WHAT YOU HAVE TO DO: Transcribe the data exactly, stopping after the "wr_ptr_q | 1 |" line.

GIVEN RECORDS:

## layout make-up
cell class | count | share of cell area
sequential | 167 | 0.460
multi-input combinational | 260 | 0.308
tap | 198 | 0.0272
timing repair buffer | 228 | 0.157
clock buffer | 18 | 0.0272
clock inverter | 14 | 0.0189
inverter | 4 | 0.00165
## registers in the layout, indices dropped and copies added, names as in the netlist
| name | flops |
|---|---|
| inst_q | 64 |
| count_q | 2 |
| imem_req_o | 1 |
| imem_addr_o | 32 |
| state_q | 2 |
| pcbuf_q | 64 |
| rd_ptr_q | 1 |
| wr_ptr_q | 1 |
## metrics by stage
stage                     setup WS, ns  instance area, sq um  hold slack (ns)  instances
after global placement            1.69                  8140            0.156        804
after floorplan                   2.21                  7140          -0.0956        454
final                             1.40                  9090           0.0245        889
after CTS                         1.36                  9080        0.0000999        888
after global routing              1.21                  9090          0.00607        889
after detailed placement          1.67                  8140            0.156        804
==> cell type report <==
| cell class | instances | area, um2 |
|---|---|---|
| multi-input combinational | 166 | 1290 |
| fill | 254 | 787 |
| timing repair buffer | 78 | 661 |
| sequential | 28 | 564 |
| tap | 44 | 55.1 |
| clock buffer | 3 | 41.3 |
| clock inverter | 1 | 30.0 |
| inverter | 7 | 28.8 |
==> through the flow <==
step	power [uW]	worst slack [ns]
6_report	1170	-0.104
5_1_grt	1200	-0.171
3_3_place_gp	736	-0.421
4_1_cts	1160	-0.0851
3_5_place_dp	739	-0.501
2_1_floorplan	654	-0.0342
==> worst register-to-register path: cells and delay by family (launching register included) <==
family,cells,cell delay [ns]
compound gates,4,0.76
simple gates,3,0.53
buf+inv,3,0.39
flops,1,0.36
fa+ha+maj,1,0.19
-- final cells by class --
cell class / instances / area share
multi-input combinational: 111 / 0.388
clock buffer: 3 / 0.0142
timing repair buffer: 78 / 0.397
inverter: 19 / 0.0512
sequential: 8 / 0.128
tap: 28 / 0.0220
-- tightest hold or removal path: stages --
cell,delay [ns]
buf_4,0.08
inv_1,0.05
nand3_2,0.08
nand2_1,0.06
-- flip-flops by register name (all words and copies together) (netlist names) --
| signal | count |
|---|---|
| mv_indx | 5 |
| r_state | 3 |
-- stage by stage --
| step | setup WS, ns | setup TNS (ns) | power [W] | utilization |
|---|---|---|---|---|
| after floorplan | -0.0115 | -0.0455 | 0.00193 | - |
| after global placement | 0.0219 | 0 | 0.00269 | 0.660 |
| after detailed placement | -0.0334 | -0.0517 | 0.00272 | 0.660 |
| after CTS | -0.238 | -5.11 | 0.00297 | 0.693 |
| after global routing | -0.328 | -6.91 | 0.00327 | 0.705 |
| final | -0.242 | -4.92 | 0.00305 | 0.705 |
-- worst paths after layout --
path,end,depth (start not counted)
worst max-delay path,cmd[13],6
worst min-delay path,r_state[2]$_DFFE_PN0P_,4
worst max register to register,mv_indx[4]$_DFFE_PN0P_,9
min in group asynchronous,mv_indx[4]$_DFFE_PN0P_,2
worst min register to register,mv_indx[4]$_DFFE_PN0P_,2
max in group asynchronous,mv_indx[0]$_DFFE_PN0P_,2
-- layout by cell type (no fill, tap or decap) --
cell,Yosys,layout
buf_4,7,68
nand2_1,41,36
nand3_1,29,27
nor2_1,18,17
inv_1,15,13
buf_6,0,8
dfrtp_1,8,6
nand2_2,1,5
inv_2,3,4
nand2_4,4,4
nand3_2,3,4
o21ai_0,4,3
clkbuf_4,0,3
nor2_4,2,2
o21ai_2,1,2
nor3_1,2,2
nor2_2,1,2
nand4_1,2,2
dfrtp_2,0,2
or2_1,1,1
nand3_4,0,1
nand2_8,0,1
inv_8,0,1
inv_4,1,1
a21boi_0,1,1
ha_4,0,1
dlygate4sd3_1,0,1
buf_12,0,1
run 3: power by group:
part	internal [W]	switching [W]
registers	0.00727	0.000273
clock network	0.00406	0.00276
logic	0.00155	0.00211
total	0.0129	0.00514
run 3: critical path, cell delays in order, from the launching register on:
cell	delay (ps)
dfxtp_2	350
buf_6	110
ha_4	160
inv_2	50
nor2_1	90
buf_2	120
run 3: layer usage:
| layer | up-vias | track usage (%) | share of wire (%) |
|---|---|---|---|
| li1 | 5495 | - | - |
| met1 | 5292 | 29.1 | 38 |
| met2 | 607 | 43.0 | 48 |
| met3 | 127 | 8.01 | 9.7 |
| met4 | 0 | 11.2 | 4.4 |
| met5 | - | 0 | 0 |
===== src/rtl/fx_pkg.sv =====
// Shared constants for the FX command parser: the address width, the two
// opcodes the host may send, and the parser state encoding.
package fx_pkg;

  localparam int FX_AW = 22;

  localparam logic [7:0] OP_WR = 8'h57;
  localparam logic [7:0] OP_RD = 8'h52;

  // State encoding kept as plain constants so legacy tools and probes can
  // match on raw values.
  localparam logic [3:0] ST_IDLE     = 4'd0;
  localparam logic [3:0] ST_A2       = 4'd1;
  localparam logic [3:0] ST_A1       = 4'd2;
  localparam logic [3:0] ST_A0       = 4'd3;
  localparam logic [3:0] ST_ARG      = 4'd4;
  localparam logic [3:0] ST_WR       = 4'd5;
  localparam logic [3:0] ST_RD_ISSUE = 4'd6;
  localparam logic [3:0] ST_RD_CAP   = 4'd7;
  localparam logic [3:0] ST_RD_SEND  = 4'd8;

  // True for the bytes that may legally start a packet.
  function automatic logic is_opcode(input logic [7:0] b);
    return (b == OP_WR) || (b == OP_RD);
  endfunction

endpackage


===== src/rtl/fx_cmd_parser_if.sv =====
// Bundles the byte streams to and from the USB FIFO side together with the
// write/read bus toward control_top. The parser is the master of this bundle;
// the surrounding system (FIFO logic, control_top or a bench) is the slave.
interface fx_cmd_parser_if;
  import fx_pkg::*;

  logic [7:0]       rx_data;
  logic             rx_valid;
  logic             rx_ready;
  logic [7:0]       tx_data;
  logic             tx_valid;
  logic             tx_ready;
  logic [FX_AW-1:0] fx_waddr;
  logic             fx_wr;
  logic [7:0]       fx_data;
  logic             fx_rd;
  logic [FX_AW-1:0] fx_raddr;
  logic [7:0]       fx_q;

  modport master (
    input  rx_data, rx_valid, tx_ready, fx_q,
    output rx_ready, tx_data, tx_valid, fx_waddr, fx_wr, fx_data, fx_rd, fx_raddr
  );

  modport slave (
    output rx_data, rx_valid, tx_ready, fx_q,
    input  rx_ready, tx_data, tx_valid, fx_waddr, fx_wr, fx_data, fx_rd, fx_raddr
  );

endinterface


===== src/rtl/fx_cmd_parser.sv =====
// Byte-stream command parser. Collects five-byte packets (opcode, three
// address bytes, argument) from the host and turns them into a single write
// strobe or a burst of reads whose data is streamed back byte by byte.
// Partial packets are abandoned after TIMEOUT_CYC quiet cycles; malformed
// openings and timeouts are counted in a saturating error counter.
module fx_cmd_parser
  import fx_pkg::*;
#(
  parameter int TIMEOUT_CYC = 50000
) (
  input  logic                 clk_sys,
  input  logic                 rst,
  fx_cmd_parser_if.master      bus,
  output logic                 busy,
  output logic [7:0]           err_cnt
);

  localparam int IDLE_W = (TIMEOUT_CYC > 2) ? $clog2(TIMEOUT_CYC) : 1;
  localparam logic [IDLE_W-1:0] IDLE_LAST = IDLE_W'(TIMEOUT_CYC - 1);

  logic [3:0]        state;
  logic              is_read;
  logic [FX_AW-1:0]  addr_reg;
  logic [7:0]        arg_reg;
  logic [7:0]        tx_data_reg;
  logic              tx_valid_reg;
  logic [IDLE_W-1:0] idle_cnt;

  logic in_header;
  logic rx_ready_int;
  logic rx_fire;
  logic tx_fire;
  logic bad_opcode;
  logic timeout_hit;
  logic proto_err;

  // Handshake and error qualifiers, all derived from the current state.
  always_comb begin
    in_header    = (state == ST_A2) || (state == ST_A1) ||
                   (state == ST_A0) || (state == ST_ARG);
    rx_ready_int = (state == ST_IDLE) || in_header;
    rx_fire      = bus.rx_valid && rx_ready_int;
    tx_fire      = tx_valid_reg && bus.tx_ready;
    bad_opcode   = (state == ST_IDLE) && rx_fire && !is_opcode(bus.rx_data);
    timeout_hit  = in_header && !rx_fire && (idle_cnt == IDLE_LAST);
    proto_err    = bad_opcode || timeout_hit;
  end

  assign bus.rx_ready = rx_ready_int;
  assign bus.tx_data  = tx_data_reg;
  assign bus.tx_valid = tx_valid_reg;
  assign bus.fx_waddr = addr_reg;
  assign bus.fx_raddr = addr_reg;
  assign bus.fx_data  = arg_reg;
  assign bus.fx_wr    = (state == ST_WR);
  assign bus.fx_rd    = (state == ST_RD_ISSUE);
  assign busy         = (state != ST_IDLE);

  // Packet FSM: header collection, the write strobe, and the read loop
  // (issue, capture, hand back one byte at a time).
  always_ff @(posedge clk_sys) begin
    if (rst) begin
      state        <= ST_IDLE;
      is_read      <= 1'b0;
      addr_reg     <= '0;
      arg_reg      <= '0;
      tx_data_reg  <= '0;
      tx_valid_reg <= 1'b0;
    end else begin
      case (state)
        ST_IDLE: begin
          if (rx_fire && is_opcode(bus.rx_data)) begin
            is_read <= (bus.rx_data == OP_RD);
            state   <= ST_A2;
          end
        end
        ST_A2: begin
          if (rx_fire) begin
            addr_reg[21:16] <= bus.rx_data[5:0];
            state           <= ST_A1;
          end else if (timeout_hit) begin
            state <= ST_IDLE;
          end
        end
        ST_A1: begin
          if (rx_fire) begin
            addr_reg[15:8] <= bus.rx_data;
            state          <= ST_A0;
          end else if (timeout_hit) begin
            state <= ST_IDLE;
          end
        end
        ST_A0: begin
          if (rx_fire) begin
            addr_reg[7:0] <= bus.rx_data;
            state         <= ST_ARG;
          end else if (timeout_hit) begin
            state <= ST_IDLE;
          end
        end
        ST_ARG: begin
          if (rx_fire) begin
            arg_reg <= bus.rx_data;
            state   <= is_read ? ST_RD_ISSUE : ST_WR;
          end else if (timeout_hit) begin
            state <= ST_IDLE;
          end
        end
        ST_WR: begin
          state <= ST_IDLE;
        end
        ST_RD_ISSUE: begin
          state <= ST_RD_CAP;
        end
        ST_RD_CAP: begin
          tx_data_reg  <= bus.fx_q;
          tx_valid_reg <= 1'b1;
          state        <= ST_RD_SEND;
        end
        ST_RD_SEND: begin
          if (tx_fire) begin
            tx_valid_reg <= 1'b0;
            if (arg_reg == 8'd0) begin
              state <= ST_IDLE;
            end else begin
              addr_reg <= addr_reg + FX_AW'(1);
              arg_reg  <= arg_reg - 8'd1;
              state    <= ST_RD_ISSUE;
            end
          end
        end
        default: begin
          state <= ST_IDLE;
        end
      endcase
    end
  end

  // Quiet-cycle counter; only runs while a header is half-collected.
  always_ff @(posedge clk_sys) begin
    if (rst) begin
      idle_cnt <= '0;
    end else if (!in_header || rx_fire || timeout_hit) begin
      idle_cnt <= '0;
    end else begin
      idle_cnt <= idle_cnt + IDLE_W'(1);
    end
  end

  // Saturating protocol error count; one step per cycle at most.
  always_ff @(posedge clk_sys) begin
    if (rst) begin
      err_cnt <= 8'd0;
    end else if (proto_err && (err_cnt != 8'hFF)) begin
      err_cnt <= err_cnt + 8'd1;
    end
  end

endmodule


===== src/flat_wrapper.sv =====
// flat-port wrapper written by rule: the top's interface ports become plain ports
module fx_cmd_parser_flat import fx_pkg::*;
#(
  parameter int TIMEOUT_CYC = 50000
)
  (clk_sys, rst, busy, err_cnt, bus_rx_data, bus_rx_valid, bus_tx_ready, bus_fx_q, bus_rx_ready, bus_tx_data, bus_tx_valid, bus_fx_waddr, bus_fx_wr, bus_fx_data, bus_fx_rd, bus_fx_raddr);
  fx_cmd_parser_if bus_i ();
  input  logic clk_sys;
  input  logic rst;
  output logic busy;
  output logic [7:0] err_cnt;
  input wire logic [$bits(bus_i.rx_data)-1:0] bus_rx_data;
  input wire logic [$bits(bus_i.rx_valid)-1:0] bus_rx_valid;
  input wire logic [$bits(bus_i.tx_ready)-1:0] bus_tx_ready;
  input wire logic [$bits(bus_i.fx_q)-1:0] bus_fx_q;
  output wire logic [$bits(bus_i.rx_ready)-1:0] bus_rx_ready;
  output wire logic [$bits(bus_i.tx_data)-1:0] bus_tx_data;
  output wire logic [$bits(bus_i.tx_valid)-1:0] bus_tx_valid;
  output wire logic [$bits(bus_i.fx_waddr)-1:0] bus_fx_waddr;
  output wire logic [$bits(bus_i.fx_wr)-1:0] bus_fx_wr;
  output wire logic [$bits(bus_i.fx_data)-1:0] bus_fx_data;
  output wire logic [$bits(bus_i.fx_rd)-1:0] bus_fx_rd;
  output wire logic [$bits(bus_i.fx_raddr)-1:0] bus_fx_raddr;
  assign bus_i.rx_data = bus_rx_data;
  assign bus_i.rx_valid = bus_rx_valid;
  assign bus_i.tx_ready = bus_tx_ready;
  assign bus_i.fx_q = bus_fx_q;
  assign bus_rx_ready = bus_i.rx_ready;
  assign bus_tx_data = bus_i.tx_data;
  assign bus_tx_valid = bus_i.tx_valid;
  assign bus_fx_waddr = bus_i.fx_waddr;
  assign bus_fx_wr = bus_i.fx_wr;
  assign bus_fx_data = bus_i.fx_data;
  assign bus_fx_rd = bus_i.fx_rd;
  assign bus_fx_raddr = bus_i.fx_raddr;
  fx_cmd_parser #(.TIMEOUT_CYC(TIMEOUT_CYC)) u_core (.clk_sys(clk_sys), .rst(rst), .bus(bus_i), .busy(busy), .err_cnt(err_cnt));
endmodule

===== config.mk =====
export PLATFORM = sky130hd
export DESIGN_NAME = fx_cmd_parser_flat
export DESIGN_NICKNAME = d
export VERILOG_FILES = /design/src/rtl/fx_pkg.sv /design/src/rtl/fx_cmd_parser_if.sv /design/src/rtl/fx_cmd_parser.sv /design/src/flat_wrapper.sv
export SDC_FILE = /design/constraint.sdc
export NUM_CORES = 1
export LEC_CHECK = 0
export CORE_UTILIZATION = 55
export CTS_CLUSTER_DIAMETER = 50
export DETAILED_ROUTE_END_ITERATION = 8
export DONT_BUFFER_PORTS = 1
export PLACE_DENSITY = 0.73
export REMOVE_ABC_BUFFERS = 1
export SLEW_MARGIN = 25
export SYNTH_ARGS = -nofsm -noshare
export SYNTH_HDL_FRONTEND = slang
export SYNTH_SLANG_ARGS = --single-unit

===== constraint.sdc =====
create_clock -name clk_sys -period 2.15 [get_ports clk_sys]
set_clock_uncertainty 0.1 [all_clocks]
set_input_delay 0.645 -clock clk_sys [delete_from_list [all_inputs] [get_ports clk_sys]]
set_output_delay 0.645 -clock clk_sys [all_outputs]
set_load 0.01 [all_outputs]

==> metrics <==
Max-Cap Viols 0; clk_lat worst skew 350 ps; initial antenna violation count 0; worst-case hold slack 257.9 ps; placed insts 618; H-tree depth 3; filler cell count 603; multiplexer area fraction after synthesis 1.010%; cell area after layout 4629 sq um; PortBufs 0; Leakage Power 1.620 nW; type of the worst setup path register to register; CP Launch Type register; Critical Path AT 2290 ps; Max-slew headroom 68.53%; Power Density 524.8 nW/um^2; Starting Density 57.70%; Worst R2R Setup Slack 30 ps; Finished Core Util 67.40%; outcome finished clean; FF-to-FF path depth 5; Die ar. 7551 sq um; number of synthesized flops with an enable pin 0; DR iter-0 viols 263; Antenna Nets Post-Route 0; Final Max Slew Viols 0; syn avg cell area 7.865 sq um; Setup crit end u_core.bus.fx_raddr[17]; reg2reg start u_core.state[2]; synthesized instance count 504; clock-pin transition on the worst setup and hold timing paths 70 ps; # DRC 0; post-synth cell types 67; final WL 11040 um; main combinational cell family by area after synthesis simple AND/OR/NAND/NOR gates; gpl congestion 0.9212; area of the mapped netlist 3964 sq um; Site Rows 30; Vias 4019; Num CTS Buffers 9; type of the most critical hold path input pin to register; Cell Area, Placed 4327 sq um; TritonCTS clock tree built; worst vdd ir 0.3029 mV; Ports 93; DP HPWL 7546 um; Die X 86.90 um; Synth async-reset ratio 0%; clk sink count 68; Final Hold Vio Count 0; Critical Path RT 2320 ps; Peak Freq 472.2 MHz; XOR/XNOR share of the synthesized area 3.756%; n_diodes 0; post-synthesis compound-gate area fraction 25.32%; die height 86.90 um; wire per inst 17.33 um; crit share post-route 98.50%; clock buffer depth 2; final setup fails 0; register area share after synthesis 34.34%; Final Critical Period 2118 ps; Synth Warn # 0; reg2reg end u_core.bus.fx_raddr[17]; NumNets Final 561; Area growth, synth to finish 16.79%; share of cells above drive strength 1 20.70%; vias in the first global route 3721; gr usage total 29.29%; Tot Pwr 2.430 mW; Synth Area in Adders 1.578%; #FFs+latches synth 68; largest net degree at the start of global routing 50; ys flop type dfxtp_1; max FFs per register 22; critical path startpoint u_core.state[2]; Worst-Margin Slew 469.8 ps; hold path depth 1; core box area 6869 sq um; drt via density 6.309; first-pass GRT wire length 17380 um; gr ovfl total 0; root buffer cell clkbuf_8; Synth Area in Simple Gates 25.66%; drt first pass iters 6; Crit Path Max Fanout 22; Worst Setup End Kind register; RSZ-0062 raised after global routing true; Layout Cells excl Fill 637
[per-stage QoR]
step	setup WS (ps)	setup TNS, ps
5_1_grt	-57.70	-253.1
3_3_place_gp	-139.2	-621.8
4_1_cts	5.429	0
6_report	32.21	0
3_5_place_dp	-167.8	-966.7
2_1_floorplan	-767.3	-13240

TASK ANSWER:
## layout make-up
cell class | count | share of cell area
sequential | 167 | 0.460
multi-input combinational | 260 | 0.308
tap | 198 | 0.0272
timing repair buffer | 228 | 0.157
clock buffer | 18 | 0.0272
clock inverter | 14 | 0.0189
inverter | 4 | 0.00165
## registers in the layout, indices dropped and copies added, names as in the netlist
| name | flops |
|---|---|
| inst_q | 64 |
| count_q | 2 |
| imem_req_o | 1 |
| imem_addr_o | 32 |
| state_q | 2 |
| pcbuf_q | 64 |
| rd_ptr_q | 1 |
| wr_ptr_q | 1 |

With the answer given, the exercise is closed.